Fourth: the platforms themselves, meaning Anthropic, OpenAI, Google, and their peers, have a responsibility they are not currently meeting. Feature releases aimed at developers and sophisticated users are accompanied by extensive documentation. Feature releases that would change how ordinary users approach their work, such as persistent memory, project context, and agent capabilities, are announced through blog posts read primarily by people already tracking the space. The duty to inform users of capability changes in plain language, oriented to common professional use cases, is not being fulfilled.
What already exists
The research base for the productivity and skills arguments is documented in this site’s archive. IDC projects $5.5 trillion in losses from IT and AI skills gaps by 2026, documented in IDC’s 2024 IT skilling report (the figure covers the broader IT skills shortage; AI is the top in-demand skill category within it). The OECD/EC framework, the most complete current definition of AI literacy, is summarised at OECD AI Literacy Framework. The Harvard Business School finding that AI training without agency produces anxiety rather than capability is documented at Harvard: AI Training, Workplace Anxiety.
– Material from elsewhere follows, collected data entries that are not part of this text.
## axi_stream_insert_header
module axi_stream_insert_header #(
    parameter DATA_WD = 32,
    parameter DATA_BYTE_WD = DATA_WD / 8,
    parameter BYTE_CNT_WD = $clog2(DATA_BYTE_WD)
) (
    input clk,
    input rst_n,
    input valid_in,
    input [DATA_WD-1 : 0] data_in,
    input [DATA_BYTE_WD-1 : 0] keep_in,
    input last_in,
    output ready_in,
    output valid_out,
    output [DATA_WD-1 : 0] data_out,
    output [DATA_BYTE_WD-1 : 0] keep_out,
    output last_out,
    input ready_out,
    input valid_insert,
    input [DATA_WD-1 : 0] header_insert,
    input [DATA_BYTE_WD-1 : 0] keep_insert,
    input [BYTE_CNT_WD : 0] byte_insert_cnt,
    output ready_insert
);
function [BYTE_CNT_WD:0]count_1;
    input [DATA_BYTE_WD-1:0] data_in;
    reg [BYTE_CNT_WD:0]cnt,n;
begin
    cnt=0;
    for (n=0;n<DATA_BYTE_WD; n=n+1) begin
        if(data_in[n])
            cnt = cnt+1'b1; 
            count_1 =cnt;
    end
end
endfunction
localparam IDEL = 4'b0001;
localparam HAEDER_INSERT = 4'b0010;
localparam WAIT = 4'b0100;
localparam IN_OUT = 4'b1000;
reg [3:0] current_state;
reg [3:0] next_state;
reg [BYTE_CNT_WD : 0] byte_insert_cnt_temp;
reg [DATA_BYTE_WD-1 : 0] keep_insert_temp;
reg [DATA_WD-1:0] mem [0:4];
reg [1:0] addr_in;
  ...
Size: ~200 flip-flops, about 120 I/O pins, roughly 11,000 um^2 of cells after synthesis.
export LEC_CHECK = 0
export CAP_MARGIN = 20
export CELL_PAD_IN_SITES_DETAIL_PLACEMENT = 0
export CORE_MARGIN = 2
export CORE_UTILIZATION = 72
export CTS_CLUSTER_SIZE = 75
export GPL_ROUTABILITY_DRIVEN = 1
export HOLD_SLACK_MARGIN = -0.07
export PLACE_DENSITY = 0.35
export SETUP_SLACK_MARGIN = -0.06
export SLEW_MARGIN = 20
create_clock -name core_clock -period 3.72 [get_ports {clk}]
run.sh (not shown) runs the stock make flow with config.mk's settings and CLKGATE_MAP_FILE=.
The first run completed and failed the layout checks on negative setup slack.
Rerun with:
- CELL_PAD_IN_SITES_DETAIL_PLACEMENT: 0 -> not set
- CORE_UTILIZATION: 72 -> 33
- CTS_CLUSTER_SIZE: 75 -> not set
- GPL_ROUTABILITY_DRIVEN: 1 -> not set
- HOLD_SLACK_MARGIN: -0.07 -> not set
- PLACE_DENSITY: 0.35 -> 0.6
- SETUP_SLACK_MARGIN: -0.06 -> not set
- clock period: 3.72 -> 7.52 ns (I/O delays scaled with it)
What happened: Now the flow ran to the end with no violations. Area after synthesis does not change. Global-route usage fell by 26 points. Wire length fell by 2.9%. Design area fell by 1.2%.
Rerun with:
- CORE_UTILIZATION: 33 -> 47
- clock period: 7.52 -> 4.76 ns (I/O delays scaled with it)
Power rose by well over a third.
Global-route usage went up by 7.4 points.
Utilization went up by 18 points.
Critical path depth does not change.
Area after synthesis is unchanged.
Clock skew is about the same.
Sequential power rises by well over a third.
Routed wire length drops by a few percent.
Rerun with:
- ABC_AREA: not set -> 1
- CORE_UTILIZATION: 47 -> 64
- SETUP_SLACK_MARGIN: not set -> 0.17
- clock period: 4.76 -> 4.05 ns (I/O delays scaled with it)
Outcome:
- clock skew hardly moves
- power rose by about 27%
- cell count increases by 22%
- flip-flop count does not change
- wire length is higher by about 2.8%
- setup slack is better by 120 ps
- non-clock buffer count goes down by 1
- die area falls by about 20%
- worst hold slack degrades by 150 ps
- final area increases by about 5%

Starting RTL as in the previous note.
export LEC_CHECK = 0
export CAP_MARGIN = 20
export CELL_PAD_IN_SITES_DETAIL_PLACEMENT = 1
export CORE_MARGIN = 2
export CORE_UTILIZATION = 40
export HOLD_SLACK_MARGIN = 0.12
export MAX_ROUTING_LAYER = met4
export SLEW_MARGIN = 20
create_clock -name core_clock -period 5.5 [get_ports {clk}]
Rerun with:
Settings changed: ABC_AREA set to 0, CELL_PAD_IN_SITES_DETAIL_PLACEMENT 1 to unset, CORE_UTILIZATION 40 to 21, HOLD_SLACK_MARGIN 0.12 to unset, MAX_ROUTING_LAYER met4 to unset, PLACE_DENSITY set to 0.6, SETUP_SLACK_MARGIN set to 1.02, TNS_END_PERCENT set to 95.
Outcome: The new run finished with timing, DRC and antenna clean. Critical path depth is higher by 1. Register-to-register slack improved by 190 ps. Combinational power grows by 6.6%. Utilization shrinks by 22 points. Cell count rose by 19%. Synthesized area is unchanged.
Rerun with:
Settings changed: ABC_AREA 0 to unset, CAP_MARGIN 20 to 0, CORE_ASPECT_RATIO set to 0.5, CORE_MARGIN 2 to 4, CORE_UTILIZATION 21 to 51, CTS_CLUSTER_DIAMETER set to 338, CTS_CLUSTER_SIZE set to 100, HOLD_SLACK_MARGIN set to 0.17, PLACE_DENSITY 0.6 to 0.52, SETUP_SLACK_MARGIN 1.02 to unset, TNS_END_PERCENT 95 to 20.
Sequential share of layout area went up by 1.8 points. Via count came out higher by about 1.1%. Final cell count drops by about 20%. Utilization climbs by 35 points. Final area falls by about 5%. Total power decreases by about 5%.

Starting RTL as in the previous note.
clock: 6.2 ns
lec_check: 0
cap_margin: 0
cell_pad_in_sites_detail_placement: 0
core_margin: 10
core_utilization: 61
cts_cluster_diameter: 333
cts_cluster_size: 98
gpl_routability_driven: 0
hold_slack_margin: 0.28
place_density_lb_addon: 0.02
setup_slack_margin: 0.72
slew_margin: 20
tns_end_percent: 10
==> next run, changes <==
Settings changed: ABC_AREA set to 0, CAP_MARGIN 0 to 20, CORE_MARGIN 10 to 2, CORE_UTILIZATION 61 to 72, CTS_CLUSTER_DIAMETER 333 to 322, CTS_CLUSTER_SIZE 98 to 62, PLACE_DENSITY_LB_ADDON 0.02 to unset, SETUP_SLACK_MARGIN 0.72 to 1.72, TNS_END_PERCENT 10 to unset.
Clock period 6.2 ns to 3.45 ns, I/O delays scaled along.
Effect: With this change the flow aborted during clock tree synthesis on DPL-0038. Die area is lower by 31%. Synthesized area is unchanged. Synthesized cell count stays the same.
==> next run, changes <==
Settings changed: ABC_AREA 0 to unset, CELL_PAD_IN_SITES_DETAIL_PLACEMENT 0 to unset, CORE_UTILIZATION 72 to 66, CTS_CLUSTER_DIAMETER 322 to unset, CTS_CLUSTER_SIZE 62 to unset, GPL_ROUTABILITY_DRIVEN 0 to unset, HOLD_SLACK_MARGIN 0.28 to unset, PLACE_DENSITY set to 0.6, SETUP_SLACK_MARGIN 1.72 to unset.
Clock period 3.45 ns to 4.29 ns, I/O delays scaled along.
The changed run ran to the end with no violations.
Die size rose by 8.8%.
Area after synthesis stays the same.
Synthesized cell count does not change.
==> next run, changes <==
Settings changed: CORE_UTILIZATION 66 to 40.
Clock period 4.29 ns to 7.44 ns, I/O delays scaled along.
The new run ran to the end with no violations.
Utilization came out lower by 30 points.
Clock power shrinks by well over a third.
Register-to-register slack improves by 2800 ps.
Wire length goes up by a little under a tenth.
Cell area grows slightly.
Cell count came out higher by a little under a tenth.
Via count drops by a few percent.
Worst setup slack gets better by 1900 ps.
Power goes down by well over a third.
Power and IR drop assume default switching activity.
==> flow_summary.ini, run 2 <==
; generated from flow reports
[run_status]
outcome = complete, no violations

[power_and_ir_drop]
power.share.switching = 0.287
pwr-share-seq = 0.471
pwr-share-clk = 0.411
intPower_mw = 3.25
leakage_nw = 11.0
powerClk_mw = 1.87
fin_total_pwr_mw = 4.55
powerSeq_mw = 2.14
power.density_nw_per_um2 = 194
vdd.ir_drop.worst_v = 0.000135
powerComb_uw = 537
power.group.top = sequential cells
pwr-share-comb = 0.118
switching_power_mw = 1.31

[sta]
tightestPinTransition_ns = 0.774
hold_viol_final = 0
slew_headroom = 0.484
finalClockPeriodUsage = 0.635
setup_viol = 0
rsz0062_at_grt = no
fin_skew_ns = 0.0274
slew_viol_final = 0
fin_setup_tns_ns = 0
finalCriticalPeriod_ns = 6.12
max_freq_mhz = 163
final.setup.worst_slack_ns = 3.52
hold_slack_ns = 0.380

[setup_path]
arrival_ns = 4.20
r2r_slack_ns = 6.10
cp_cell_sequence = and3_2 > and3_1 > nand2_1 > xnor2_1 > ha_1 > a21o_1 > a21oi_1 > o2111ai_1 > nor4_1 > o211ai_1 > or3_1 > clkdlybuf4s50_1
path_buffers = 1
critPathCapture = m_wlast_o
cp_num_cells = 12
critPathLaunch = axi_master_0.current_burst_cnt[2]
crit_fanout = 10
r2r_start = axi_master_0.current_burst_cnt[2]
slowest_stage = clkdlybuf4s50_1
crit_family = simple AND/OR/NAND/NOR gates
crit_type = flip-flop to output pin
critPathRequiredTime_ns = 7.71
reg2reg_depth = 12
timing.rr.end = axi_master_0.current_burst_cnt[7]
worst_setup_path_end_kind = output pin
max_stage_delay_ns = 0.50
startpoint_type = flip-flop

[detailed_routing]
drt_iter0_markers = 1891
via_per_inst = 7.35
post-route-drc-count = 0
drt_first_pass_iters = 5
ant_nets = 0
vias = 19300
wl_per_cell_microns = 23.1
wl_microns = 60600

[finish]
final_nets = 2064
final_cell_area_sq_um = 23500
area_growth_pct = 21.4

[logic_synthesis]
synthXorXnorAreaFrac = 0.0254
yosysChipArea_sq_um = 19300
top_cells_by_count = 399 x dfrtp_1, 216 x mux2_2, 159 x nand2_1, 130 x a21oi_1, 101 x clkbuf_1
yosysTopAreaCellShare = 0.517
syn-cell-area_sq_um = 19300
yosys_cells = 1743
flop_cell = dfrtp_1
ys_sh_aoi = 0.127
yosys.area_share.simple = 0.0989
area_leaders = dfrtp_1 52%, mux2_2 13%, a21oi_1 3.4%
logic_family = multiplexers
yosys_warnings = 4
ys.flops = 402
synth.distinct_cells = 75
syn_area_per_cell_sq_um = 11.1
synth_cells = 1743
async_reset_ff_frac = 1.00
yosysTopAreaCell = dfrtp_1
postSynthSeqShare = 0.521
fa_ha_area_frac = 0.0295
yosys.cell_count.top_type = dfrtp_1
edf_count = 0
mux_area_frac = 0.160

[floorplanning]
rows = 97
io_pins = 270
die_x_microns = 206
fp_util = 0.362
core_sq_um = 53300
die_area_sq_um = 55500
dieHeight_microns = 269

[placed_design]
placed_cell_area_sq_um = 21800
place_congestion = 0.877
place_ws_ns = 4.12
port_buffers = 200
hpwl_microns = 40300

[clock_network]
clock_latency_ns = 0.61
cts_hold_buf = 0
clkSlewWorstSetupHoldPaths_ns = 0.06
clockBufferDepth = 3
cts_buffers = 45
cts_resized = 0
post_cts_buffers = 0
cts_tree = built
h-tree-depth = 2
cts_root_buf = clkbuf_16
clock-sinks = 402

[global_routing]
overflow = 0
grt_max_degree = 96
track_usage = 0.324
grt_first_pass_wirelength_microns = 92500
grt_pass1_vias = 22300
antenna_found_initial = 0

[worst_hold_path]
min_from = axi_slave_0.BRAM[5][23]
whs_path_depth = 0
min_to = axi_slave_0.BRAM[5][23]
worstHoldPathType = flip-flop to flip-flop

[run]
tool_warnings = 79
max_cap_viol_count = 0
Design k580vm80a, start of the top module:
module k580vm80a
(
   input         pin_clk,        
   input         pin_f1,         
   input         pin_f2,         
   input         pin_reset,      
   output [15:0] pin_a,          
   output  [7:0] pin_dout,       
   input   [7:0] pin_din,        
   output        pin_aena,       
   output        pin_dena,       
   input         pin_hold,      
   output        pin_hlda,      
   input         pin_ready,     
   output        pin_wait,      
   input         pin_int,       
   output        pin_inte,      
   output        pin_sync,      
   output        pin_dbin,      
   output        pin_wr_n
);
wire  [7:0]    d;
reg   [7:0]    db, di;
reg   [15:0]   a;
wire           clk, f1, f2;
reg            abufena, db_ena, db_stb, dbin_pin, dbinf2;
reg            reset;
wire           ready;
wire           dbin_ext;
reg            t851, t404, t382, t383, t712, t735, t773;
reg            hold, hlda_pin;
wire           hlda, h889;
reg            wr_n, t1124, t1011, sync;
  ...
For scale: ~0.013 sq mm of cells after synthesis.
make LEC_CHECK=0 ABC_AREA=1 CAP_MARGIN=20 CORE_MARGIN=2 CORE_UTILIZATION=68 CTS_CLUSTER_DIAMETER=360 CTS_CLUSTER_SIZE=14 PLACE_DENSITY_LB_ADDON=0.06 SLEW_MARGIN=20 finish   # period 3.71 ns
run.sh (not shown) runs the stock make flow with config.mk's settings and CLKGATE_MAP_FILE=.
The starting point reached the layout checks and failed them: negative setup slack.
What does not yet exist in this archive, and what I intend to document, is a systematic account of the gap between current AI capability ceilings and the average usage level of the professional workforce. That gap is the next research priority for this site.
What you can do
If you are a knowledge worker who uses AI only in a single chat interface: you are using a fraction of what is available to you at no additional cost. The most useful next step is not a course. It is one hour spent finding out what the platform you already use can do, specifically whether it supports persistent memory, project context, file uploads, or automated workflows. Most people who find out are surprised by the answer.
If you work in learning and development or HR: the training programme you designed in 2024 needs revision. The correct revision cycle for AI training content in the current environment is every six months, not every two to three years. The measure of success is not completion. It is whether employees are aware of and using capabilities that were not available when they were last trained.
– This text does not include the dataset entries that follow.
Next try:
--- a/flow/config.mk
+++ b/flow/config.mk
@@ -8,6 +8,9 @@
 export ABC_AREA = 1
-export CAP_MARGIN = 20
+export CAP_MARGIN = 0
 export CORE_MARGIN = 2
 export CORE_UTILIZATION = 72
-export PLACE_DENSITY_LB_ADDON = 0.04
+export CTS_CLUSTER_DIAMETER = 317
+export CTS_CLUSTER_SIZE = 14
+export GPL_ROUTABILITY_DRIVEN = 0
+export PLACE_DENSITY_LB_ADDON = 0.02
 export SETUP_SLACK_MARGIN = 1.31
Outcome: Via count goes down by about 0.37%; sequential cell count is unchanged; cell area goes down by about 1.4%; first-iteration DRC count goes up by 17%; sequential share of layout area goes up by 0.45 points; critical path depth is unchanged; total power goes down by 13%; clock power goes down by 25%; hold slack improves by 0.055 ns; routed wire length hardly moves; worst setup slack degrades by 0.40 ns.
==> build 48 <==
## k580vm80a
module k580vm80a
(
   input         pin_clk,        
   input         pin_f1,         
   input         pin_f2,         
   input         pin_reset,      
   output [15:0] pin_a,          
   output  [7:0] pin_dout,       
   input   [7:0] pin_din,        
   output        pin_aena,       
   output        pin_dena,       
   input         pin_hold,      
   output        pin_hlda,      
   input         pin_ready,     
   output        pin_wait,      
   input         pin_int,       
   output        pin_inte,      
   output        pin_sync,      
   output        pin_dbin,      
   output        pin_wr_n
);
Settings: LEC_CHECK=0, ABC_AREA=1, CAP_MARGIN=20, CORE_MARGIN=2, CORE_UTILIZATION=66, CTS_CLUSTER_SIZE=71, SLEW_MARGIN=20, TNS_END_PERCENT=75; clock period 3.6 ns.
run.sh (not shown) runs the stock make flow with config.mk's settings and CLKGATE_MAP_FILE=.
==> trial 21: changes against build 48 <==
CELL_PAD_IN_SITES_GLOBAL_PLACEMENT = 2   (was unset)
CORE_ASPECT_RATIO = 0.97   (was unset)
CORE_MARGIN = 3   (was 2)
CORE_UTILIZATION = 62   (was 66)
CTS_CLUSTER_SIZE = unset   (was 71)
MAX_ROUTING_LAYER = met5   (was unset)
TNS_END_PERCENT = unset   (was 75)
==> flow/constraint.sdc (replaced) <==
create_clock -name core_clock -period 3.88 [get_ports {pin_clk}]
set_input_delay 0.7760 -clock core_clock [delete_from_list [all_inputs] [get_ports {pin_clk}]]
set_output_delay 0.7760 -clock core_clock [all_outputs]
set_load 0.01 [all_outputs]
==> trial 91: changes against build 48 <==
ABC_AREA = unset   (was 1)
CAP_MARGIN = 35   (was 20)
CORE_MARGIN = 5   (was 2)
CORE_UTILIZATION = 40   (was 66)
CTS_CLUSTER_SIZE = 56   (was 71)
GPL_TIMING_DRIVEN = 0   (was unset)
MIN_ROUTING_LAYER = met1   (was unset)
TNS_END_PERCENT = 40   (was 75)
==> flow/constraint.sdc (replaced) <==
create_clock -name core_clock -period 3.88 [get_ports {pin_clk}]
set_input_delay 0.7760 -clock core_clock [delete_from_list [all_inputs] [get_ports {pin_clk}]]
set_output_delay 0.7760 -clock core_clock [all_outputs]
set_load 0.01 [all_outputs]
==> build 74: changes against build 48 <==
CORE_ASPECT_RATIO = 0.5   (was unset)
CORE_UTILIZATION = 72   (was 66)
CTS_CLUSTER_DIAMETER = 373   (was unset)
CTS_CLUSTER_SIZE = 13   (was 71)
PLACE_DENSITY_LB_ADDON = 0.19   (was unset)
SETUP_SLACK_MARGIN = 1.12   (was unset)
TNS_END_PERCENT = unset   (was 75)
==> flow/constraint.sdc (replaced) <==
create_clock -name core_clock -period 4.33 [get_ports {pin_clk}]
set_input_delay 0.8660 -clock core_clock [delete_from_list [all_inputs] [get_ports {pin_clk}]]
set_output_delay 0.8660 -clock core_clock [all_outputs]
set_load 0.01 [all_outputs]
==> summary of the runs <==
- Trial 21 did not get past 3_1_place_gp_skip_io with GPL-0301. Build 74 stopped in 5_1_grt (GRT-0232). Trial 91 reached the layout checks and failed them: negative setup slack. Build 48 finished but fails on negative setup slack.
- In synthesized cell count, build 48 and trial 21 do not differ.
- Between build 48 and trial 91, the lower first-iteration DRC count is in trial 91 (gap about 100%, measured against trial 91).
- Of trial 91 and build 48, build 48 has the higher combinational power (gap about 7%, measured against build 48).
- Between trial 91 and build 48, the lower design area is in build 48 (gap about 3.4%, measured against build 48).
- Of trial 91 and build 48, build 48 has the higher clock skew (gap 0.0042 ns).
- Between trial 91 and build 48, the lower sequential share of layout area is in trial 91 (gap 1.5 points).
- Between trial 91 and build 48, the lower core utilization is in trial 91 (gap 37 points).
==> figures <==
	build 74	trial 21	build 48	trial 91
Outcome	stopped before the end	stopped before the end	failed layout checks	failed layout checks
Last stage reached	5_1_grt	3_1_place_gp_skip_io	-	-
Layout check failures	-	-	negative setup slack	negative setup slack
Combinational cell area excluding buffers and inverters	-	-	0.00528 mm2	0.00689 mm2
Number of setup violations in the final report	-	-	134	129
Hold wc startpoint	-	-	t404	t404
Chip area in the Yosys report	0.0132 mm2	0.0132 mm2	0.0132 mm2	0.0141 mm2
Number of CTS-inserted buffers	23	-	26	29
Length of routed met2 wiring	-	-	22900 um	21500 um
Detailed placer's ending HPWL	31300 um	-	32200 um	36500 um
Routed len/inst	-	-	28.3 um	25.7 um
Reg2reg path depth	-	-	28	21
Detailed-route wire length	-	-	54800 um	50500 um
Power in sequential cells	-	-	3.73 mW	3.39 mW
Clock Tree Buf Depth	3	-	3	3
Floorplan Nets	1402	1402	1402	1357
Register area	-	-	0.00753 mm2	0.00753 mm2
Synth Cell Area	0.0132 mm2	0.0132 mm2	0.0132 mm2	0.0141 mm2

* * *

==> inputs of ember <==
Starting RTL as in the previous note.
## k580vm80a
module k580vm80a
(
   input         pin_clk,        
   input         pin_f1,         
   input         pin_f2,         
   input         pin_reset,      
   output [15:0] pin_a,          
   output  [7:0] pin_dout,       
   input   [7:0] pin_din,        
   output        pin_aena,       
   output        pin_dena,       
   input         pin_hold,      
   output        pin_hlda,      
   input         pin_ready,     
   output        pin_wait,      
   input         pin_int,       
   output        pin_inte,      
   output        pin_sync,      
   output        pin_dbin,      
   output        pin_wr_n
);
wire  [7:0]    d;
reg   [7:0]    db, di;
reg   [15:0]   a;
wire           clk, f1, f2;
reg            abufena, db_ena, db_stb, dbin_pin, dbinf2;
reg            reset;
wire           ready;
wire           dbin_ext;
reg            t851, t404, t382, t383, t712, t735, t773;
reg            hold, hlda_pin;
wire           hlda, h889;
reg            wr_n, t1124, t1011, sync;
wire           ready_int;
reg   [15:0]   r16_pc, r16_hl, r16_de, r16_bc, r16_sp, r16_wz, mxo;
wire  [15:0]   mxi;
wire           mxr0, mxr1, mxr2, mxr3, mxr4, mxr5;
wire           mxwh, mxwl, mxrh, mxrl, mxw16, mxwadr;
wire           dec16, inc16, iad16;
reg            xchg_dh, xchg_tt, t3144;
wire           t1460, t1467, t1513, t1514, t1519;
wire           sy_inta, sy_wo_n, sy_hlta, sy_out, sy_m1, sy_inp, sy_memr;
reg            sy_stack;
wire           thalt, twt2;
reg            t1, t2, tw, t3, t4, t5;
reg            t1f1, t2f1, twf1, t3f1, t4f1, t5f1;
reg            m1, m2, m3, m4, m5;
reg            m1f1, m2f1, m3f1, m4f1, m5f1;
wire           start, ms0, ms1, m836, m839, m871;
reg            eom, t789, t887, t953, t976, t980;
reg            intr, inta, inte, mstart, minta;
wire           irq;
reg   [7:0]    i;
reg            i25, i14, i03;
wire           imx, acc_sel;
wire           id_op, id_io, id_in, id_popsw, id_pupsw,
               id_nop, id_lxi, id_inx, id_inr, id_dcr, id_idr, id_mvi, id_dad,
               id_dcx, id_opa, id_idm, id_hlt, id_mov, id_opm, id_pop, id_rst,
               id_cxx, id_jxx, id_rxx, id_ret, id_jmp, id_opi, id_out, id_11x,
               id_rlc, id_rxc, id_rar, id_sha, id_daa, id_cma, id_stc, id_cmc,
               id_add, id_adc, id_sub, id_sbb, id_ana, id_xra, id_ora, id_cmp,
  ...
make LEC_CHECK=0 CAP_MARGIN=20 CORE_MARGIN=2 CORE_UTILIZATION=64 SLEW_MARGIN=20 finish   # period 4.13 ns
==> fjord: changes against ember <==
--- a/flow/config.mk
+++ b/flow/config.mk
@@ -8,4 +8,5 @@
 export CAP_MARGIN = 20
 export CORE_MARGIN = 2
-export CORE_UTILIZATION = 64
+export CORE_UTILIZATION = 40
+export SETUP_SLACK_MARGIN = 1.08
 export SLEW_MARGIN = 20
==> flow/constraint.sdc (replaced) <==
create_clock -name core_clock -period 6.48 [get_ports {pin_clk}]
set_input_delay 1.2960 -clock core_clock [delete_from_list [all_inputs] [get_ports {pin_clk}]]
set_output_delay 1.2960 -clock core_clock [all_outputs]
set_load 0.01 [all_outputs]
==> results <==
| item | fjord | ember |
|---|---|---|
| Placeable core region | 0.0346 sq mm | 0.0217 sq mm |
| Tap Count | 455 | 280 |
| Outcome | timing/DRC/antenna clean | complete, but fails checks |
| Reasons for failing layout checks | - | setup timing |
| Clock-pin slew reported for the worst setup and hold paths after clock tree synthesis | 60 ps | 70 ps |
| Post-DP Area | 0.0150 sq mm | 0.0158 sq mm |
| Initial DRT Pass Iterations | 8 | 10 |
| Arr. time, crit path | 5400 ps | 4510 ps |
| Biggest fanout along the worst timing path | 11 | 14 |
| Met1 track utilization from global routing | 38.5% | 58.6% |
| Total routed wire length on the met1 layer | 20800 um | 18100 um |
| Max_slew headroom | 29.2% | 33.4% |
| Design Area, Final | 0.0162 sq mm | 0.0175 sq mm |
| Relative area change from synthesis to final layout | 14.8% | 24.0% |
| Switching portion of total power | 28.8% | 30.0% |
| Antenna diode count | 3 | 1 |
| Met3 WL post-DR | 4840 um | 8430 um |
| Tot Pwr | 4490 uW | 7370 uW |
| Number of rows created at floorplan | 68 | 54 |
| Clk network pwr share | 36.8% | 32.3% |
| PnR worst setup slack | 1310 ps | -135 ps |
| Detailed route wirelength on metal2 | 21600 um | 23100 um |
| Number of gates given a new drive strength after cts | 5 | 40 |

* * *

==> inputs of 07-24 <==
k580vm80a again, from the RTL that the note above started with.
export LEC_CHECK = 0
export ABC_AREA = 1
export CAP_MARGIN = 20
export CORE_MARGIN = 2
export CORE_UTILIZATION = 68
export CTS_CLUSTER_DIAMETER = 33
export CTS_CLUSTER_SIZE = 45
export PLACE_DENSITY_LB_ADDON = 0.07
export SETUP_SLACK_MARGIN = 1.06
export SLEW_MARGIN = 20
create_clock -name core_clock -period 3.6 [get_ports {pin_clk}]
==> 01-02: changes against 07-24 <==
==> flow/config.mk (replaced) <==
export PLATFORM = sky130hd
export DESIGN_NAME = k580vm80a
export DESIGN_NICKNAME = k580vm80a
export VERILOG_FILES = /design/flow/design.v
export SDC_FILE = /design/flow/constraint.sdc
export NUM_CORES = 4
export LEC_CHECK = 0
export ABC_AREA = 1
export CAP_MARGIN = 20
export CORE_MARGIN = 2
export CORE_UTILIZATION = 66
export CTS_CLUSTER_SIZE = 29
export SETUP_SLACK_MARGIN = 0.76
export SLEW_MARGIN = 20
==> flow/constraint.sdc (replaced) <==
create_clock -name core_clock -period 3.78 [get_ports {pin_clk}]
set_input_delay 0.7560 -clock core_clock [delete_from_list [all_inputs] [get_ports {pin_clk}]]
set_output_delay 0.7560 -clock core_clock [all_outputs]
set_load 0.01 [all_outputs]
==> results <==
07-24 ended with an error in 5_1_grt (GRT-0116). 01-02 ran to the end with violations: setup timing. Synthesized cell count is the same in 01-02 and 07-24. Area after synthesis is the same in 07-24 and 01-02. Of 01-02 and 07-24, 01-02 has the higher die size (gap about 3%, measured against 07-24).
Power figures rest on the tool's default switching activity, not on a simulated workload.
If you work in IT security or corporate governance: a blanket vetting queue is not a neutral position. Every month a useful tool spends in review is a month employees find workarounds, which produces exactly the shadow-IT risk the vetting process is meant to prevent. A faster, tiered review process, distinguishing between tools that handle sensitive data and tools that do not, would serve the organisation better than a single slow queue. Separately: if your organisation’s AI provider cannot give you a clear, contractual answer on data training, that is a reasonable reason to escalate, and a reasonable thing to ask your provider to resolve.
If you build AI products: plain-language explanation of capability changes, written for the non-technical professional user and oriented to common tasks, is a product responsibility. Release notes written for developers are not a substitute. The people who would benefit most from knowing what has changed are precisely the people who are not reading your API documentation.
The usage gap will not close by itself. The capability distance between the basic user and the advanced user increases every time a platform ships a feature that one group knows how to use and the other group does not know exists.